Copy out all lines in the data below containing the string "property".

---*---

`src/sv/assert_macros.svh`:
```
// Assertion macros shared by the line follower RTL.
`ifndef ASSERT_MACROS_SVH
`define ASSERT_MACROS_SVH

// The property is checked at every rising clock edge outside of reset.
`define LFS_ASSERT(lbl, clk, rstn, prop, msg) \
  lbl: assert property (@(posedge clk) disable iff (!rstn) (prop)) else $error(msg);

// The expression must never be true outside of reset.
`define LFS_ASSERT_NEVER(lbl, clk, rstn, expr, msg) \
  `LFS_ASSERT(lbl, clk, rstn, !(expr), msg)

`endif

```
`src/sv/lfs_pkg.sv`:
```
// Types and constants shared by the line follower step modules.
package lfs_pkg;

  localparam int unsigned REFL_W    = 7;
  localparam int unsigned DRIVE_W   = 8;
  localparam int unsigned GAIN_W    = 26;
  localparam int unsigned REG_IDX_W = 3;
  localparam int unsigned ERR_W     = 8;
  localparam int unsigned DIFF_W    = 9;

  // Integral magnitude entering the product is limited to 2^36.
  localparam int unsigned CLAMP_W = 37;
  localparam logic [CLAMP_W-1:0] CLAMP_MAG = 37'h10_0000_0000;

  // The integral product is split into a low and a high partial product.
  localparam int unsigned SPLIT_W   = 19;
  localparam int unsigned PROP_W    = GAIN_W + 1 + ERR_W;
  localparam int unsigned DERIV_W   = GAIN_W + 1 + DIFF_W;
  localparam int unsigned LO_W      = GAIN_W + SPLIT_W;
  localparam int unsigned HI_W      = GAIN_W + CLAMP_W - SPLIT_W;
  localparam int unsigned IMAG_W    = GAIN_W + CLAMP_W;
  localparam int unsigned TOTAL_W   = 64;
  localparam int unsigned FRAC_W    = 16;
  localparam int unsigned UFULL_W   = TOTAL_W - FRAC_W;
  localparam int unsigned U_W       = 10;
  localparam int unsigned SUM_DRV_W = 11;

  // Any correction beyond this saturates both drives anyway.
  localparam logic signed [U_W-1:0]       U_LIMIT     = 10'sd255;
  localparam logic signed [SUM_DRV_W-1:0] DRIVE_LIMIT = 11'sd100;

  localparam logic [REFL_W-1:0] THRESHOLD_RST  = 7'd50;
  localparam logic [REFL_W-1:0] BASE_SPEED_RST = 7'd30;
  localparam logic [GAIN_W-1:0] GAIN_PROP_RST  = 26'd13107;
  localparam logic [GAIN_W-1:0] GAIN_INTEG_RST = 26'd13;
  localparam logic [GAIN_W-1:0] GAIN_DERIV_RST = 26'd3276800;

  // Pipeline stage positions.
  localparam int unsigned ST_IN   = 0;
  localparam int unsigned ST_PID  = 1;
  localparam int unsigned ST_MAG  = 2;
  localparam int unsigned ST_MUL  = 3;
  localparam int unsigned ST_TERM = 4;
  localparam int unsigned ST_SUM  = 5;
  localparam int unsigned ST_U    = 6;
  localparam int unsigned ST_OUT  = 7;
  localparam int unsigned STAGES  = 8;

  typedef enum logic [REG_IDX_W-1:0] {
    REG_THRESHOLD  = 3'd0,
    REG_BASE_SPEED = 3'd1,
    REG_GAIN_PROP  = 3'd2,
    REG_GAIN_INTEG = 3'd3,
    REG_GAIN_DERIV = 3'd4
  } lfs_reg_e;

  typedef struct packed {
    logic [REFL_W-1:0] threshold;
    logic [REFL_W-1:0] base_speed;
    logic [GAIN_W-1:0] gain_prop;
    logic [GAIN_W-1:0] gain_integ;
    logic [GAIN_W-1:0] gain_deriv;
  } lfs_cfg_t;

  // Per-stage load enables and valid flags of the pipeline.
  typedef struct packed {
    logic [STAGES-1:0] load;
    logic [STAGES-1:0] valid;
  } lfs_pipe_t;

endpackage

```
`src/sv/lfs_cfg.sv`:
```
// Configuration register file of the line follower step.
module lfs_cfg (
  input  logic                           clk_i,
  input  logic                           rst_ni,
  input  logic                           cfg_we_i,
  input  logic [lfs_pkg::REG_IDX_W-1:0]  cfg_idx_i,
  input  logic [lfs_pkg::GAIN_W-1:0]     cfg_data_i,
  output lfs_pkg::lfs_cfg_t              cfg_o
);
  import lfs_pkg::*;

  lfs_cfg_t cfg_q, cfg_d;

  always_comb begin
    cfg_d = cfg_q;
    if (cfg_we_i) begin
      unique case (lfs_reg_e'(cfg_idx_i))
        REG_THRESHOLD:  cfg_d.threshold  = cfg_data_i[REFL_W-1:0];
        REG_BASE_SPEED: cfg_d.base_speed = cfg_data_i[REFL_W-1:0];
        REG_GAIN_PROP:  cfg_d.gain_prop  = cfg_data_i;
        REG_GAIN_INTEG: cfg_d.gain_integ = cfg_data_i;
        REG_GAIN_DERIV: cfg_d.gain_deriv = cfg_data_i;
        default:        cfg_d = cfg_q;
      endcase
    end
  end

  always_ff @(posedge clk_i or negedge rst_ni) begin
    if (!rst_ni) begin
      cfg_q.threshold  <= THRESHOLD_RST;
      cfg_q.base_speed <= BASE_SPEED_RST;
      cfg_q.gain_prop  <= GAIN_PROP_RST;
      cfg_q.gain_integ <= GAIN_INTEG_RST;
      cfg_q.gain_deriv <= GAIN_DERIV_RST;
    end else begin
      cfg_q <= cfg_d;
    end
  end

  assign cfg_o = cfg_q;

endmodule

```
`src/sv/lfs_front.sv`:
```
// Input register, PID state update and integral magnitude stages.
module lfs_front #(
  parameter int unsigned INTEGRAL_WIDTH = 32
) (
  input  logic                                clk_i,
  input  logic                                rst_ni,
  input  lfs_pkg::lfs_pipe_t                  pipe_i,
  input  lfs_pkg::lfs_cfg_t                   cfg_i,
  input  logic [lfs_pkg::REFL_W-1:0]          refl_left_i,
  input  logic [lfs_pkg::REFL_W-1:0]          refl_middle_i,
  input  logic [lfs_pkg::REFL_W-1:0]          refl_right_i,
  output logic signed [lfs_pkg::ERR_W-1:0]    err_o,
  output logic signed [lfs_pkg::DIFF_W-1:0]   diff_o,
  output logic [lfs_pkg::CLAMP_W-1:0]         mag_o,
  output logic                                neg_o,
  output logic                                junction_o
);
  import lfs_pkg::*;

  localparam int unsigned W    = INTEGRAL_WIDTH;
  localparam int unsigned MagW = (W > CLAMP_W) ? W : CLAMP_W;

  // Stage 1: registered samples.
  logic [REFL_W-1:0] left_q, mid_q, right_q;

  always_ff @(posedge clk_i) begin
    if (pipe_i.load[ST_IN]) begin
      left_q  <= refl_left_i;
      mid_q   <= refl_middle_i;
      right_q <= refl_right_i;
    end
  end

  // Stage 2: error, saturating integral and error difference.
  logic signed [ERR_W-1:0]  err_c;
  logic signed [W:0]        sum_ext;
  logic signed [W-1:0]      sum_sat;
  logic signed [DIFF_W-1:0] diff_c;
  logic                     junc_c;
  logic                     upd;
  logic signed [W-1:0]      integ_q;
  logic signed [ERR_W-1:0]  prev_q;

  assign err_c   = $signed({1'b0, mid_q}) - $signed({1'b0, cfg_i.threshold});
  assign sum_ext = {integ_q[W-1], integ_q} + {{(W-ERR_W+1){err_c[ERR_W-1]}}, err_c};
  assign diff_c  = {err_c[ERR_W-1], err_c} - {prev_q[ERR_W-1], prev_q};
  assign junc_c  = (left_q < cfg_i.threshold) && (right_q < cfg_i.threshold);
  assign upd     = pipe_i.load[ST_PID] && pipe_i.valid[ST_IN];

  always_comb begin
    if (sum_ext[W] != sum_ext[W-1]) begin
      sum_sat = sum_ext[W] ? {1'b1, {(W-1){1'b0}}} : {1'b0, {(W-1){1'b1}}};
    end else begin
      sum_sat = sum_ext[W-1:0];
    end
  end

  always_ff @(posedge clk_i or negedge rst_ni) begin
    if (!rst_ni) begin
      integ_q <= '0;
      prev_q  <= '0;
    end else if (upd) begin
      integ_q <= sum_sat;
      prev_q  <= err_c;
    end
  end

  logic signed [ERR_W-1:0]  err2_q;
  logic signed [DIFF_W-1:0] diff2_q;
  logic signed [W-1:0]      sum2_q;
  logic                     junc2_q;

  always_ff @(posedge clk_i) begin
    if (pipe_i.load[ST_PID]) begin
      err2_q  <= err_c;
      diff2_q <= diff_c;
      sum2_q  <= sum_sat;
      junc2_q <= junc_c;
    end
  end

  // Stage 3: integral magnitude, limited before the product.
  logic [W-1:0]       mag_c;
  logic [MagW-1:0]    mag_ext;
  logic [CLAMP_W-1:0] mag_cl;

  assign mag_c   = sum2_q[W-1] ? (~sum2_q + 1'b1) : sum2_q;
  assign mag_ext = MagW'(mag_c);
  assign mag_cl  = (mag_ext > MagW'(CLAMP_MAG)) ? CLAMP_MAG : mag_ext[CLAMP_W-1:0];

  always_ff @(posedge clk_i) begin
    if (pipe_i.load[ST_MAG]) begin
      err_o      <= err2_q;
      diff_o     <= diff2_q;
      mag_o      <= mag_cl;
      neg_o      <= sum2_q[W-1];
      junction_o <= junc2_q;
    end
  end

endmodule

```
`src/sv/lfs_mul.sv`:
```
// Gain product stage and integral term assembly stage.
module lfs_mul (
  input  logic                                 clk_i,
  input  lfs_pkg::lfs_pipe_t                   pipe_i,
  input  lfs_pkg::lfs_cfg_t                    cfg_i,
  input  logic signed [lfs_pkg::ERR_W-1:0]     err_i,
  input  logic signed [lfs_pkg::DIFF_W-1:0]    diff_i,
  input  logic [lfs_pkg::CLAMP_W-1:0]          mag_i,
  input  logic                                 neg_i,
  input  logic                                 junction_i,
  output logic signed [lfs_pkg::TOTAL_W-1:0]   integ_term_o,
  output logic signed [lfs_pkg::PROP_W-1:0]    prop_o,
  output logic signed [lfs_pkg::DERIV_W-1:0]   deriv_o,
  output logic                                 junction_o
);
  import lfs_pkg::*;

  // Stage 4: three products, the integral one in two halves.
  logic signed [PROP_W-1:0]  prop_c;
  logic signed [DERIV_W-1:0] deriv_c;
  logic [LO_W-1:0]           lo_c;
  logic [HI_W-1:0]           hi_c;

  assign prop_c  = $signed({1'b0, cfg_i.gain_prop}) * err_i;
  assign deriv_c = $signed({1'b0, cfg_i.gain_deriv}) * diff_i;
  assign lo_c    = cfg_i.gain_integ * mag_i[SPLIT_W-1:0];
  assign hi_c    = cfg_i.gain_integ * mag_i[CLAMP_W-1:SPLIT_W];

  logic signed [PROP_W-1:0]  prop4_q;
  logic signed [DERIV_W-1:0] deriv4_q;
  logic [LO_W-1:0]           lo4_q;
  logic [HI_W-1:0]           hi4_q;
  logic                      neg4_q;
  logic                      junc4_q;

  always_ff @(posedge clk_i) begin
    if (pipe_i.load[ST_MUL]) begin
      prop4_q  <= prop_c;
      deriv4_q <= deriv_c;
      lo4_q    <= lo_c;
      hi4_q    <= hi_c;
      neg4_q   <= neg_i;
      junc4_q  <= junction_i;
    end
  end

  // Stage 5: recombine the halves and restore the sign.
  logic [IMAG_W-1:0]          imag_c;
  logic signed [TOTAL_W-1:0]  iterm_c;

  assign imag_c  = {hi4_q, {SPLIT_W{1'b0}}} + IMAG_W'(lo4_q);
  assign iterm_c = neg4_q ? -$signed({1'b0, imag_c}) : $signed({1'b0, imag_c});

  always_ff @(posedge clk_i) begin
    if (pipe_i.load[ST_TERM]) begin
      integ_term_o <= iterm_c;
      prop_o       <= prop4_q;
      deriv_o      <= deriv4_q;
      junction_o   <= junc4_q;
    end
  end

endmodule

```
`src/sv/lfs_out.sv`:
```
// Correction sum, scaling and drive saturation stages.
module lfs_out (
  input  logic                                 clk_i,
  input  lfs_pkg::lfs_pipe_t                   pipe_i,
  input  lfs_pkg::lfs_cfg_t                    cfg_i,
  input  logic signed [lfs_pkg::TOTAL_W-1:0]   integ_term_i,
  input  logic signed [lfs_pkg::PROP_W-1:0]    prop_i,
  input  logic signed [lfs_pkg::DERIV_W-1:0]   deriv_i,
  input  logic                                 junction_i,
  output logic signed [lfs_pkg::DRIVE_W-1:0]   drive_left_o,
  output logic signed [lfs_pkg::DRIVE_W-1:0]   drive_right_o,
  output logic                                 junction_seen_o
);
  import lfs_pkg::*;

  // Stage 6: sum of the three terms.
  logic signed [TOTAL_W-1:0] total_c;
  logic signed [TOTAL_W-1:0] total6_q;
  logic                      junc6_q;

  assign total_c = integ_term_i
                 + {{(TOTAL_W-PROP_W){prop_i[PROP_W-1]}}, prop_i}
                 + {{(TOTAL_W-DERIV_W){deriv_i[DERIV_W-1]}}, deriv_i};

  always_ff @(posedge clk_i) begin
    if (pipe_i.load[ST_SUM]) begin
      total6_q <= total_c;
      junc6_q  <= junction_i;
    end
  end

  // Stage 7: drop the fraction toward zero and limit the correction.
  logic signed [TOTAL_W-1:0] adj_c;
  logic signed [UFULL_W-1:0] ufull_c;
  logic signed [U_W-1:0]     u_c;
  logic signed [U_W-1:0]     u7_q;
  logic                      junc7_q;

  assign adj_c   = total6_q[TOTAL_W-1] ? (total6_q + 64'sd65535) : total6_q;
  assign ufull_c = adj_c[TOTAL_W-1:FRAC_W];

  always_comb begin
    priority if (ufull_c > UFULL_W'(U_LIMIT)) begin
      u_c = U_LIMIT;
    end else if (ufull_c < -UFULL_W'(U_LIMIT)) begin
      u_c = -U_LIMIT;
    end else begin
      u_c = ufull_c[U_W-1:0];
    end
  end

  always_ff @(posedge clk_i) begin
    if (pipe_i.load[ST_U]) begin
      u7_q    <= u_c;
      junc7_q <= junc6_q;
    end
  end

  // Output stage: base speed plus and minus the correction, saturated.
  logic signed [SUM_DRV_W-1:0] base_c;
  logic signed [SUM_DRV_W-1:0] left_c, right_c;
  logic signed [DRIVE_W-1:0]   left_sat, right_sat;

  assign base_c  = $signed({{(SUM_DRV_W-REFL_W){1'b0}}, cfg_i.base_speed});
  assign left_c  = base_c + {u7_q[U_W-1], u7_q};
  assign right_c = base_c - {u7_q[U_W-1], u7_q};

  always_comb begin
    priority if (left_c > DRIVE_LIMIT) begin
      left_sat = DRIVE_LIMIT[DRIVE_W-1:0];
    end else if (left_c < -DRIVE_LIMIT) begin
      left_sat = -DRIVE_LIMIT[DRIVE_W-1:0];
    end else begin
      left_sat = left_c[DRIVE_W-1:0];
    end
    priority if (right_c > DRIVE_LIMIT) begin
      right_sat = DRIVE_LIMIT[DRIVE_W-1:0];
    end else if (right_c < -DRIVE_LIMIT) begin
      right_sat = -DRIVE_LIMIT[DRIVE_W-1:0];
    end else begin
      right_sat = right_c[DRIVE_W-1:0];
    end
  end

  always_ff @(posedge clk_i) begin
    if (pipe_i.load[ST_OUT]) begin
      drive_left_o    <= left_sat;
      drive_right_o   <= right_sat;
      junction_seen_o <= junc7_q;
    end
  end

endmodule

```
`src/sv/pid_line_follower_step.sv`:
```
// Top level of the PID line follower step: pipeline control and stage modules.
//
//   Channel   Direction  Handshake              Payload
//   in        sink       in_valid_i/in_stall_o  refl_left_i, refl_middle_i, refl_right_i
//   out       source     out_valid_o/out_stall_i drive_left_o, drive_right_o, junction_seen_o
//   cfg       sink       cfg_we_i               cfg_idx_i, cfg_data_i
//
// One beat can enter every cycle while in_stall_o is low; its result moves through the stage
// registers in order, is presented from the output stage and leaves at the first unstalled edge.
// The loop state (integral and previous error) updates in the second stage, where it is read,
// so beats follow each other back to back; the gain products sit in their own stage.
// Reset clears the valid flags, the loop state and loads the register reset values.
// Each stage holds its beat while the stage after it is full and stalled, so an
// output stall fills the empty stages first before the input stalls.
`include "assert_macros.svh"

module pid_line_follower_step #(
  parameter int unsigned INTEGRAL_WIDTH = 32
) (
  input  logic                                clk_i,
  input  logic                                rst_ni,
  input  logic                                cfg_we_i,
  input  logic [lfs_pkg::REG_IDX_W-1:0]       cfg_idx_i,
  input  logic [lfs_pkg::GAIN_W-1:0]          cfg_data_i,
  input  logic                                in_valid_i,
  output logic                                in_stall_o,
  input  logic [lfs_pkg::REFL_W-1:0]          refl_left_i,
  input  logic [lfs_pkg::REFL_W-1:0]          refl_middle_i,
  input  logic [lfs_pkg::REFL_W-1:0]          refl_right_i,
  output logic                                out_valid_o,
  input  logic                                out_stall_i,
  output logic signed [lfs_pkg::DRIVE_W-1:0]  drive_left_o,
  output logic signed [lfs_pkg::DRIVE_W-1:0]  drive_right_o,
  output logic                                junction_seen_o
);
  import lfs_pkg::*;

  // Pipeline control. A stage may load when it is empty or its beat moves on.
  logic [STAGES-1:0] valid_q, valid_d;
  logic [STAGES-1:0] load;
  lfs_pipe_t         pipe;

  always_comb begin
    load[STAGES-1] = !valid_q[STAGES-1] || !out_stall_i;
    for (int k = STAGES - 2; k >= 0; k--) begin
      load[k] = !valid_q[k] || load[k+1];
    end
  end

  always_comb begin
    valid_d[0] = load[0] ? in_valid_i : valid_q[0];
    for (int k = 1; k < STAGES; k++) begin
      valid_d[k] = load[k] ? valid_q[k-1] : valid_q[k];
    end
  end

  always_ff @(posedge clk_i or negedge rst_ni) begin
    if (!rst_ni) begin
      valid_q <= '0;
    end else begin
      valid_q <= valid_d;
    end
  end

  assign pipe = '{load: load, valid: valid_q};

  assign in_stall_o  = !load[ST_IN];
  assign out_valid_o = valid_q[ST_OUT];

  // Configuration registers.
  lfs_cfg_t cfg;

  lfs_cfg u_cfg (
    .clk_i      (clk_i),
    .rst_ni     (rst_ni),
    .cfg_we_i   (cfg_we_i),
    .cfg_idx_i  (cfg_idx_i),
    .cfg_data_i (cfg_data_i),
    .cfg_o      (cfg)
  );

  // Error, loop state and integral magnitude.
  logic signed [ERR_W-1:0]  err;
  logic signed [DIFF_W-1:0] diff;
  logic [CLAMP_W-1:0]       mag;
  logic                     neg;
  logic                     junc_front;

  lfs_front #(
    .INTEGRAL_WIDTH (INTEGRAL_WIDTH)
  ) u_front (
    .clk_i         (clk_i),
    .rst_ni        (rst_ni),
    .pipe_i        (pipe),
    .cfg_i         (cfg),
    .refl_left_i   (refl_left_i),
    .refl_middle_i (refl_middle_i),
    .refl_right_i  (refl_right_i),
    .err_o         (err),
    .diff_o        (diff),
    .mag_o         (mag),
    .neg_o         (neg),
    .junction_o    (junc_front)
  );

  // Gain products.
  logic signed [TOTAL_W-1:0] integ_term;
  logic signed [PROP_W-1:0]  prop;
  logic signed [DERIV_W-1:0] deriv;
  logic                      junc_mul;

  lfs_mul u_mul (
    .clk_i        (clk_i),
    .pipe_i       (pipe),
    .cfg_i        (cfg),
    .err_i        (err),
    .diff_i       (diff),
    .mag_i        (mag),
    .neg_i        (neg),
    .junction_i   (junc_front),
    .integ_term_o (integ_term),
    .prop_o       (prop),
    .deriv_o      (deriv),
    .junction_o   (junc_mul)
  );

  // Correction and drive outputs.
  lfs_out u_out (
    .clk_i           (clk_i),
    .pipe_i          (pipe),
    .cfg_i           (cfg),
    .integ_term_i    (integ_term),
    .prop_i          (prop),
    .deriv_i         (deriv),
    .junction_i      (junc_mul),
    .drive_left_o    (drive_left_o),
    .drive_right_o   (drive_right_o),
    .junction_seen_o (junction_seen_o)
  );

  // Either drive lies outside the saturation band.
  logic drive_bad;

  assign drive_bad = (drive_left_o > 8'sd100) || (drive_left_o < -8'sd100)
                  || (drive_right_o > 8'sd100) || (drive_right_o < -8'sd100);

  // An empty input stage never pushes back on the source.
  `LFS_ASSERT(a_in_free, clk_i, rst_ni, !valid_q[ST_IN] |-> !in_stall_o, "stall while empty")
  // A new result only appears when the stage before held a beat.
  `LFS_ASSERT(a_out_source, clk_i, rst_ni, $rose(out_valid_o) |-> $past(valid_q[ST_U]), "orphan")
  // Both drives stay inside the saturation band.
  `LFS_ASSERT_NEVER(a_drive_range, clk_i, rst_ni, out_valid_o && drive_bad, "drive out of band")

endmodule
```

---*---

■ **EXPECTED ANSWER**
// The property is checked at every rising clock edge outside of reset.
  lbl: assert property (@(posedge clk) disable iff (!rstn) (prop)) else $error(msg);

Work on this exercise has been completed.